_REQUIREMENT:_ Search the listing below, and show each line that includes the word "endpoints".

_DATA EXTRACTS:_
/---

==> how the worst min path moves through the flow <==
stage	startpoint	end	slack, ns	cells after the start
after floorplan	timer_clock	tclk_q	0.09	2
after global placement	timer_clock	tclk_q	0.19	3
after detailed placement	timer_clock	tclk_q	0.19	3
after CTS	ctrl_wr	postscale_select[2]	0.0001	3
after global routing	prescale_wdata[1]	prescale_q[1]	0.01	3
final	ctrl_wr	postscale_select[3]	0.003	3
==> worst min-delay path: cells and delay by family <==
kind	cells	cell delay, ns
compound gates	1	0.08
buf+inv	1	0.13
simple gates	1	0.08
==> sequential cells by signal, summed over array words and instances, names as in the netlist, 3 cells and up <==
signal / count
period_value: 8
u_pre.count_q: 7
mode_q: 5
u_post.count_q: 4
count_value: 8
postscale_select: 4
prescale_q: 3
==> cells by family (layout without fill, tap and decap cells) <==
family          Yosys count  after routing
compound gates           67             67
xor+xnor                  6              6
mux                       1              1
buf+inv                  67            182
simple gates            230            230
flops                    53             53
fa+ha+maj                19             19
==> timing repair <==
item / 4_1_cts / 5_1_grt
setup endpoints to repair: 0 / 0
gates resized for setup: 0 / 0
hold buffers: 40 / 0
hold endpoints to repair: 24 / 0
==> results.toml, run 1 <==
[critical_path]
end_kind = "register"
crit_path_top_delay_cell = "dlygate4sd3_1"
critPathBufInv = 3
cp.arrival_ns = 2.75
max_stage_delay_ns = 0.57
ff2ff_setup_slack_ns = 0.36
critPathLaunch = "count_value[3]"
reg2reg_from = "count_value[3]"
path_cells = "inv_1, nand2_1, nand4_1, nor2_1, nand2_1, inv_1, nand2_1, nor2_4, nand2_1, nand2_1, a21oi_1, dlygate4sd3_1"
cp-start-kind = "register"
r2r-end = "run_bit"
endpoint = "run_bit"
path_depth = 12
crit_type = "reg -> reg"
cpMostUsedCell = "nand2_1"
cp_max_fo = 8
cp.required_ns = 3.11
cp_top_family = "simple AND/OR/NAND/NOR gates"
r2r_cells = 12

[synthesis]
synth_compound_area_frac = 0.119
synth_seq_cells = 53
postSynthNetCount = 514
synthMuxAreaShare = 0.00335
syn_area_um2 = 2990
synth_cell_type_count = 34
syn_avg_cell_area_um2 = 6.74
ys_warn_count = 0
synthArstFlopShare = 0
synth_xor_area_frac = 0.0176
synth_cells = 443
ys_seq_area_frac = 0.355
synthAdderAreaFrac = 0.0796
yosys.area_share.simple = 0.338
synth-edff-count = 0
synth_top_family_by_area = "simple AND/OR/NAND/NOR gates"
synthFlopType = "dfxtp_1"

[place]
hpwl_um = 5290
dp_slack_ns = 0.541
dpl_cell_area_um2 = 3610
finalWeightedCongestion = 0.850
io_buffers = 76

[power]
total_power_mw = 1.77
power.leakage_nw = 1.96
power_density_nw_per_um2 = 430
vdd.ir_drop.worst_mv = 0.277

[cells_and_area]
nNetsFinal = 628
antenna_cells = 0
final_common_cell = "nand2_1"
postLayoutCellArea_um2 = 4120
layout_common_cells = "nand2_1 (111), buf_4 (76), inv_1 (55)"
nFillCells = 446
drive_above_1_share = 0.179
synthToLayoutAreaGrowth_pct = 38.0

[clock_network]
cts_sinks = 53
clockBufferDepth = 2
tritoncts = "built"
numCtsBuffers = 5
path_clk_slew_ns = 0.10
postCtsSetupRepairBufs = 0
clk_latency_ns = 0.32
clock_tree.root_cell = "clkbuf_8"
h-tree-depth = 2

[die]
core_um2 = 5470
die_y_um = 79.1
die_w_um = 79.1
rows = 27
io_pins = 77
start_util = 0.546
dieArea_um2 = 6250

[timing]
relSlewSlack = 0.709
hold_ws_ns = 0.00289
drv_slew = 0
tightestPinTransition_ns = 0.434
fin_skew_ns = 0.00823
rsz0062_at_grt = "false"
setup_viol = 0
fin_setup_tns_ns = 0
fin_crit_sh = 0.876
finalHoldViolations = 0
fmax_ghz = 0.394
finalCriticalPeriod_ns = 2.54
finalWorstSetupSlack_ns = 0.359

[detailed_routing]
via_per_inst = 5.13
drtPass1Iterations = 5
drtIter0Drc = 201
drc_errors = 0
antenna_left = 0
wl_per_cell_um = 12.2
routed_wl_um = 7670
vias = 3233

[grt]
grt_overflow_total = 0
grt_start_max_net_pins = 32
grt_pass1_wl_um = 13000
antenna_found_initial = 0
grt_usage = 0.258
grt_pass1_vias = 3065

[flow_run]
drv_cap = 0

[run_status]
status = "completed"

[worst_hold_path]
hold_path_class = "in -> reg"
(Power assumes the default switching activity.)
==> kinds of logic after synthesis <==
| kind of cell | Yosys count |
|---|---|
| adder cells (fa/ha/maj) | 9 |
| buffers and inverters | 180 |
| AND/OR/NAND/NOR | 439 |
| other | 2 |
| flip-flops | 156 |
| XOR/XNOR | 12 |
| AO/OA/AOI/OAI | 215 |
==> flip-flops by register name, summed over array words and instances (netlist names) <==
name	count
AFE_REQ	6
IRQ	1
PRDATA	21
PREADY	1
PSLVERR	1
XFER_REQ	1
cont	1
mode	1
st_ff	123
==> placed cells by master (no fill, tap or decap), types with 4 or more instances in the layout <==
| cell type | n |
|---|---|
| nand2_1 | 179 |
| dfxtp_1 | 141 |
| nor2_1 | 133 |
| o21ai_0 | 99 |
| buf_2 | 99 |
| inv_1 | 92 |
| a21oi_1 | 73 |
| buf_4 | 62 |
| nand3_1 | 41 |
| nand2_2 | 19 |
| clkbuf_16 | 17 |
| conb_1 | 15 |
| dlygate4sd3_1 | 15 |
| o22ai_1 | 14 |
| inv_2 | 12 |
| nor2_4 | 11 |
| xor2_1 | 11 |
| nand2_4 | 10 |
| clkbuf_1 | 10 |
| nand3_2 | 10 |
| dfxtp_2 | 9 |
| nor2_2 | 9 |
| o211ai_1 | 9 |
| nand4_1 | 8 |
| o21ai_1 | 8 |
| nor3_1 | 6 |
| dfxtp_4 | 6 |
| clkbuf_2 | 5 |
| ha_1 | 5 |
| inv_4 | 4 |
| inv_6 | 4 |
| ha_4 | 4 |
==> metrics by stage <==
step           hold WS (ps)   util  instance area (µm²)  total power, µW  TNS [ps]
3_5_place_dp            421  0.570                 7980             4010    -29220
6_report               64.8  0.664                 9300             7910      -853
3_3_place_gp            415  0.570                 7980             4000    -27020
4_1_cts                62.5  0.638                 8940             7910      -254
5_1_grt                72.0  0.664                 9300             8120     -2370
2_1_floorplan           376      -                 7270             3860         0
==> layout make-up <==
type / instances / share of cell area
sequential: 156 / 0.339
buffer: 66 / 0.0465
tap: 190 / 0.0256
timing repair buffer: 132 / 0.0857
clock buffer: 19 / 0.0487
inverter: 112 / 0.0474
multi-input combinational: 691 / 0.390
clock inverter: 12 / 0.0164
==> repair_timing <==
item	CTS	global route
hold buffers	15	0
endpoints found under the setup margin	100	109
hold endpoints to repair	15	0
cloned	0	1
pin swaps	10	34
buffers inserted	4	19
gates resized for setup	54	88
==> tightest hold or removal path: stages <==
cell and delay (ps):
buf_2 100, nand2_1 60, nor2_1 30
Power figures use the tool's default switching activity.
## config.mk

```make
export PLATFORM = sky130hd
export DESIGN_NAME = bds_top
export DESIGN_NICKNAME = d
export VERILOG_FILES = /design/src/bds_pkg.sv /design/src/bds_map_if.sv /design/src/bds_top.sv /design/src/bds_remap.sv
export SDC_FILE = /design/constraint.sdc
export NUM_CORES = 1
export LEC_CHECK = 0
export ABC_CLOCK_PERIOD_IN_PS = 2200
export BUFFER_PORTS_ARGS = -buffer_cell sky130_fd_sc_hd__buf_2
export CAP_MARGIN = 20
export CORE_AREA = 5 5 62 86
export CTS_BUF_LIST = sky130_fd_sc_hd__clkbuf_8
export DETAILED_ROUTE_END_ITERATION = 8
export DIE_AREA = 0 0 67 91
export GPL_TIMING_DRIVEN = 0
export RECOVER_POWER = 100
export SLEW_MARGIN = 10
export SYNTH_ARGS = -nofsm -noshare
export SYNTH_HDL_FRONTEND = slang
export SYNTH_HIERARCHICAL = 1
export SYNTH_SLANG_ARGS = --single-unit
export TNS_END_PERCENT = 1
```

## constraint.sdc

```tcl
create_clock -name clk_sys_in -period 2.2 [get_ports clk_sys_in]
set_input_delay 0.22 -clock clk_sys_in [delete_from_list [all_inputs] [get_ports clk_sys_in]]
set_output_delay 0.22 -clock clk_sys_in [all_outputs]
set_load 0.02 [all_outputs]
```
`src/smls_pkg.sv`:
```
package smls_pkg;
  // ------------------------------------------------------------
  // register offsets
  // ------------------------------------------------------------
  localparam logic [7:0] SMLS_OFS_ACCEL_RATIO = 8'h08;
  localparam logic [7:0] SMLS_OFS_MAX_ACCEL = 8'h09;
  localparam logic [7:0] SMLS_OFS_DEAD_ZONE = 8'h0A;
  localparam logic [7:0] SMLS_OFS_SAT_OFFSET = 8'h0B;
  localparam logic [7:0] SMLS_OFS_SAT_SLOPE = 8'h0C;
  localparam logic [7:0] SMLS_OFS_DRV_OFFSET = 8'h0E;
  localparam logic [7:0] SMLS_OFS_DRV_FLOOR = 8'h0F;
  localparam logic [7:0] SMLS_OFS_DRV_CEIL = 8'h10;
  localparam logic [7:0] SMLS_OFS_OVL_THR = 8'h12;
  localparam logic [7:0] SMLS_OFS_POS_LO = 8'h14;
  localparam logic [7:0] SMLS_OFS_POS_HI = 8'h16;
  localparam logic [7:0] SMLS_OFS_OVL_PERIOD = 8'h2A;
  localparam logic [7:0] SMLS_OFS_STATUS = 8'h30;
  localparam logic [7:0] SMLS_OFS_IRQ_MASK = 8'h31;

  // ------------------------------------------------------------
  // reset values and limits
  // ------------------------------------------------------------
  localparam logic [7:0] SMLS_RST_ACCEL_RATIO = 8'h19;
  localparam logic [7:0] SMLS_RST_MAX_ACCEL = 8'h2D;
  localparam logic [9:0] SMLS_RST_DRV_CEIL = 10'h3FF;
  localparam logic [15:0] SMLS_RST_OVL_THR = 16'h03FE;
  localparam logic [14:0] SMLS_RST_POS_LO = 15'h2983;
  localparam logic [14:0] SMLS_RST_POS_HI = 15'h5671;
  localparam logic [7:0] SMLS_RST_OVL_PERIOD = 8'h96;
  localparam logic [7:0] SMLS_MAX_RATIO = 8'h32;
  localparam logic [7:0] SMLS_MAX_SETTING = 8'hFE;
  localparam logic [9:0] SMLS_PWM_MAX = 10'h3FF;
  localparam logic [15:0] SMLS_PCT_DIV = 16'h0064;
  localparam int SMLS_SLOPE_SHIFT = 8;

  // status bit positions
  localparam int SMLS_ST_POS_LIMIT = 0;
  localparam int SMLS_ST_OVERLOAD = 1;

  // ------------------------------------------------------------
  // timing
  // ------------------------------------------------------------
  localparam int SMLS_CLK_PERIOD_NS = 4;
  localparam int SMLS_OVL_TICK_MS = 4;
  localparam int SMLS_OVL_TICK_CYC = SMLS_OVL_TICK_MS * 1000000 / SMLS_CLK_PERIOD_NS;

  // ------------------------------------------------------------
  // types
  // ------------------------------------------------------------
  typedef enum logic [1:0] {
    SMLS_PROF_RECT = 2'b00,
    SMLS_PROF_TRI = 2'b01,
    SMLS_PROF_PEAK = 2'b10
  } smls_prof_t;

  typedef struct packed {
    logic [7:0] addr;
    logic [15:0] wdata;
    logic wr;
    logic rd;
  } smls_bus_req_t;

  typedef struct packed {
    logic valid;
    logic synchronized;
    logic [15:0] op_time;
  } smls_move_cmd_t;

  typedef struct packed {
    logic valid;
    logic synchronized;
    logic [7:0] accel_time;
    logic [7:0] decel_time;
    smls_prof_t shape;
  } smls_move_res_t;

  typedef struct packed {
    logic pos_mode;
    logic cont_rot;
    logic signed [15:0] pos_err;
    logic signed [11:0] pwm_raw;
  } smls_drive_in_t;

  typedef struct packed {
    logic [9:0] pwm_mag;
    logic pwm_rev;
    logic signed [15:0] pos_err;
  } smls_drive_out_t;

  typedef struct packed {
    logic valid;
    logic limited;
    logic [14:0] target;
  } smls_pos_res_t;

  typedef struct packed {
    logic [7:0] ratio;
    logic [7:0] max_accel;
    logic [7:0] dead_zone;
    logic [7:0] sat_off;
    logic [14:0] sat_slope;
    logic [7:0] drv_off;
    logic [7:0] drv_floor;
    logic [9:0] drv_ceil;
    logic [15:0] ovl_thr;
    logic [14:0] pos_lo;
    logic [14:0] pos_hi;
    logic [7:0] ovl_period;
    logic [1:0] status;
    logic [1:0] mask;
    logic [15:0] rdata;
    logic irq;
    smls_move_res_t move;
    smls_drive_out_t drive;
    smls_pos_res_t pos;
    logic overload;
    logic [23:0] tick_cnt;
    logic [7:0] ovl_cnt;
  } smls_state_t;
endpackage : smls_pkg

```
`src/smls_top.sv`:
```
// The plain strobed port was left to the implementer.
`timescale 1ns/10ps
// What this block does
// - accel time = operating time times ratio percent
// - decel time equals accel time
// - ratio zero gives rectangular profile
// - ratio below 50 reports triangular profile
// - accel time capped by max accel setting
// - max accel zero forces rectangular profile
// - dead zone only in position mode
// - saturator offset shapes curve, not continuous
// - slope over 256, zero disables, continuous bypasses
// - signed drive offset added except continuous rotation
// - zero stops motor, never above 1023
// - floor setting is lower drive limit
// - ceiling setting clamps drive, 10 bits
// - overload when force over threshold too long
// - threshold above 1023 never overloads
// - below lower limit: flag, clamp to minimum
// - above upper limit: flag, clamp to maximum
// - period counts 4 ms ticks, zero disables
module smls_top #(
  parameter int TICK_CYCLES = smls_pkg::SMLS_OVL_TICK_CYC
) (
  input wire logic clk_i,
  input wire logic sys_rst_i,
  input wire smls_pkg::smls_bus_req_t bus_i,
  output logic [15:0] rdata_o,
  output logic irq_o,
  input wire smls_pkg::smls_move_cmd_t move_i,
  output smls_pkg::smls_move_res_t move_o,
  input wire smls_pkg::smls_drive_in_t drive_i,
  output smls_pkg::smls_drive_out_t drive_o,
  input wire logic [9:0] force_i,
  output logic overload_o,
  input wire logic pos_req_valid_i,
  input wire logic [14:0] pos_req_i,
  output smls_pkg::smls_pos_res_t pos_o
);
  import smls_pkg::*;

  // ------------------------------------------------------------
  // helpers
  // ------------------------------------------------------------
  function automatic logic [9:0] sat10(input logic [23:0] x);
    sat10 = (x > 24'(SMLS_PWM_MAX)) ? SMLS_PWM_MAX : x[9:0];
  endfunction : sat10

  function automatic logic [7:0] sat8(input logic [15:0] x, input logic [7:0] lim);
    sat8 = (x > 16'(lim)) ? lim : x[7:0];
  endfunction : sat8

  function automatic logic [15:0] abs16(input logic signed [15:0] x);
    logic [16:0] t;
    t = x[15] ? (17'h00000 - 17'(x)) : 17'(x);
    // most negative error gives 32768 exactly, t[16] is never set and nothing saturates
    abs16 = t[16] ? 16'hFFFF : t[15:0];
  endfunction : abs16

  smls_state_t r;
  smls_state_t n;

  logic wr_hit;
  logic rd_hit;
  logic [15:0] rd_val;
  logic [23:0] prod;
  logic [23:0] ramp;
  logic [15:0] err_abs;
  logic signed [15:0] err_use;
  logic [10:0] mag;
  logic [10:0] mag_sat;
  logic [30:0] slope_prod;
  logic [23:0] sat_lim;
  logic signed [12:0] pwm_s;
  logic [12:0] pwm_abs;
  logic [9:0] out_mag;
  logic out_rev;
  logic [9:0] ceil_eff;
  logic force_over;
  logic ovl_armed;
  logic tick;
  logic ovl_now;
  logic [1:0] events;

  always_comb begin
    n = r;
    wr_hit = bus_i.wr;
    rd_hit = bus_i.rd;

    // ------------------------------------------------------------
    // register writes, settings saturated to their valid range
    // ------------------------------------------------------------
    if (wr_hit) begin
      unique case (bus_i.addr)
        SMLS_OFS_ACCEL_RATIO: n.ratio = sat8(16'(bus_i.wdata[7:0]), SMLS_MAX_RATIO);
        SMLS_OFS_MAX_ACCEL: n.max_accel = sat8(16'(bus_i.wdata[7:0]), SMLS_MAX_SETTING);
        SMLS_OFS_DEAD_ZONE: n.dead_zone = bus_i.wdata[7:0];
        SMLS_OFS_SAT_OFFSET: n.sat_off = bus_i.wdata[7:0];
        SMLS_OFS_SAT_SLOPE: n.sat_slope = bus_i.wdata[14:0];
        SMLS_OFS_DRV_OFFSET: n.drv_off = bus_i.wdata[7:0];
        SMLS_OFS_DRV_FLOOR: n.drv_floor = sat8(16'(bus_i.wdata[7:0]), SMLS_MAX_SETTING);
        SMLS_OFS_DRV_CEIL: n.drv_ceil = sat10(24'(bus_i.wdata));
        SMLS_OFS_OVL_THR: n.ovl_thr = bus_i.wdata;
        SMLS_OFS_POS_LO: n.pos_lo = bus_i.wdata[14:0];
        SMLS_OFS_POS_HI: n.pos_hi = bus_i.wdata[14:0];
        SMLS_OFS_OVL_PERIOD: n.ovl_period = sat8(16'(bus_i.wdata[7:0]), SMLS_MAX_SETTING);
        SMLS_OFS_IRQ_MASK: n.mask = bus_i.wdata[1:0];
        default: ;
      endcase
    end

    // ------------------------------------------------------------
    // register reads, data valid in the next cycle only
    // ------------------------------------------------------------
    rd_val = 16'h0000;
    unique case (bus_i.addr)
      SMLS_OFS_ACCEL_RATIO: rd_val = 16'(r.ratio);
      SMLS_OFS_MAX_ACCEL: rd_val = 16'(r.max_accel);
      SMLS_OFS_DEAD_ZONE: rd_val = 16'(r.dead_zone);
      SMLS_OFS_SAT_OFFSET: rd_val = 16'(r.sat_off);
      SMLS_OFS_SAT_SLOPE: rd_val = 16'(r.sat_slope);
      SMLS_OFS_DRV_OFFSET: rd_val = 16'(r.drv_off);
      SMLS_OFS_DRV_FLOOR: rd_val = 16'(r.drv_floor);
      SMLS_OFS_DRV_CEIL: rd_val = 16'(r.drv_ceil);
      SMLS_OFS_OVL_THR: rd_val = r.ovl_thr;
      SMLS_OFS_POS_LO: rd_val = 16'(r.pos_lo);
      SMLS_OFS_POS_HI: rd_val = 16'(r.pos_hi);
      SMLS_OFS_OVL_PERIOD: rd_val = 16'(r.ovl_period);
      SMLS_OFS_STATUS: rd_val = {13'h0000, r.overload, r.status};
      SMLS_OFS_IRQ_MASK: rd_val = 16'(r.mask);
      default: rd_val = 16'h0000;
    endcase
    n.rdata = rd_hit ? rd_val : 16'h0000;

    // ------------------------------------------------------------
    // motion profile for timed move commands
    // ------------------------------------------------------------
    prod = 24'(move_i.op_time) * 24'(r.ratio);
    ramp = prod / 24'(SMLS_PCT_DIV);
    n.move.valid = move_i.valid;
    if (move_i.valid) begin
      n.move.synchronized = move_i.synchronized;
      if (r.ratio == 8'h00 || r.max_accel == 8'h00) begin
        n.move.accel_time = 8'h00;
        n.move.shape = SMLS_PROF_RECT;
      end else begin
        // cap on the ramp only; the cruise share grows to keep op time
        n.move.accel_time = sat8(ramp[15:0], r.max_accel);
        if (ramp > 24'h00FFFF) begin
          n.move.accel_time = r.max_accel;
        end
        n.move.shape = (r.ratio < SMLS_MAX_RATIO) ? SMLS_PROF_TRI : SMLS_PROF_PEAK;
      end
      n.move.decel_time = n.move.accel_time;
    end

    // ------------------------------------------------------------
    // drive path: dead zone, saturator, offset, clamp
    // ------------------------------------------------------------
    err_abs = abs16(drive_i.pos_err);
    err_use = drive_i.pos_err;
    if (drive_i.pos_mode && err_abs <= 16'(r.dead_zone)) begin
      err_use = 16'sh0000;
    end
    n.drive.pos_err = err_use;

    // most negative raw drive saturates instead of wrapping to zero
    if (drive_i.pwm_raw == 12'sh800) begin
      mag = 11'h7FF;
    end else begin
      mag = drive_i.pwm_raw[11] ? (11'h000 - drive_i.pwm_raw[10:0]) : drive_i.pwm_raw[10:0];
    end
    slope_prod = 31'(abs16(err_use)) * 31'(r.sat_slope);
    sat_lim = 24'(r.sat_off) + 24'(slope_prod >> SMLS_SLOPE_SHIFT);
    mag_sat = mag;
    if (!drive_i.cont_rot && r.sat_slope != 15'h0000) begin
      if (24'(mag) > sat_lim) begin
        mag_sat = 11'(sat_lim);
      end
    end

    pwm_s = drive_i.pwm_raw[11] ? -13'sd0 - $signed(13'(mag_sat)) : $signed(13'(mag_sat));
    if (!drive_i.cont_rot) begin
      pwm_s = pwm_s + 13'(signed'(r.drv_off));
    end
    out_rev = pwm_s[12];
    pwm_abs = out_rev ? (13'h0000 - 13'(pwm_s)) : 13'(pwm_s);

    // ceiling never exceeds full scale, floor never beats the ceiling
    ceil_eff = sat10(24'(r.drv_ceil));
    out_mag = sat10(24'(pwm_abs));
    if (out_mag > ceil_eff) begin
      out_mag = ceil_eff;
    end
    if (out_mag < 10'(r.drv_floor)) begin
      out_mag = 10'(r.drv_floor);
    end
    if (out_mag > ceil_eff) begin
      out_mag = ceil_eff;
    end
    if (drive_i.pwm_raw == 12'sh000) begin
      out_mag = 10'h000;
      out_rev = 1'b0;
    end
    n.drive.pwm_mag = out_mag;
    n.drive.pwm_rev = out_rev;

    // ------------------------------------------------------------
    // overload detection on 4 ms ticks
    // ------------------------------------------------------------
    tick = (r.tick_cnt == 24'(TICK_CYCLES - 1));
    n.tick_cnt = tick ? 24'h000000 : r.tick_cnt + 24'h000001;
    ovl_armed = (r.ovl_thr <= 16'(SMLS_PWM_MAX)) && (r.ovl_period != 8'h00);
    force_over = 16'(force_i) > r.ovl_thr;
    if (!ovl_armed || !force_over) begin
      n.ovl_cnt = 8'h00;
    end else if (tick && r.ovl_cnt != 8'hFF) begin
      n.ovl_cnt = r.ovl_cnt + 8'h01;
    end
    // free tick, so the hold is judged to within one tick
    ovl_now = ovl_armed && force_over && (r.ovl_cnt > r.ovl_period);
    n.overload = ovl_now;

    // ------------------------------------------------------------
    // position request clamping
    // ------------------------------------------------------------
    n.pos.valid = pos_req_valid_i;
    if (pos_req_valid_i) begin
      n.pos.limited = 1'b0;
      n.pos.target = pos_req_i;
      if (pos_req_i < r.pos_lo) begin
        n.pos.target = r.pos_lo;
        n.pos.limited = 1'b1;
      end else if (pos_req_i > r.pos_hi) begin
        n.pos.target = r.pos_hi;
        n.pos.limited = 1'b1;
      end
    end

    // ------------------------------------------------------------
    // sticky status, clear on read, set wins over clear
    // ------------------------------------------------------------
    events = 2'b00;
    events[SMLS_ST_POS_LIMIT] = n.pos.valid && n.pos.limited;
    events[SMLS_ST_OVERLOAD] = ovl_now && !r.overload;
    n.status = ((rd_hit && bus_i.addr == SMLS_OFS_STATUS) ? 2'b00 : r.status) | events;
    n.irq = |(n.status & n.mask);

    if (sys_rst_i) begin
      n = '0;
      n.ratio = SMLS_RST_ACCEL_RATIO;
      n.max_accel = SMLS_RST_MAX_ACCEL;
      n.drv_ceil = SMLS_RST_DRV_CEIL;
      n.ovl_thr = SMLS_RST_OVL_THR;
      n.pos_lo = SMLS_RST_POS_LO;
      n.pos_hi = SMLS_RST_POS_HI;
      n.ovl_period = SMLS_RST_OVL_PERIOD;
    end
  end

  always_ff @(posedge clk_i) begin
    r <= n;
  end

  // ------------------------------------------------------------
  // outputs straight from state
  // ------------------------------------------------------------
  assign rdata_o = r.rdata;
  assign irq_o = r.irq;
  assign move_o = r.move;
  assign drive_o = r.drive;
  assign overload_o = r.overload;
  assign pos_o = r.pos;
endmodule : smls_top

```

\---

_SOLVED PROBLEM:_
setup endpoints to repair: 0 / 0
hold endpoints to repair: 24 / 0
endpoints found under the setup margin	100	109
hold endpoints to repair	15	0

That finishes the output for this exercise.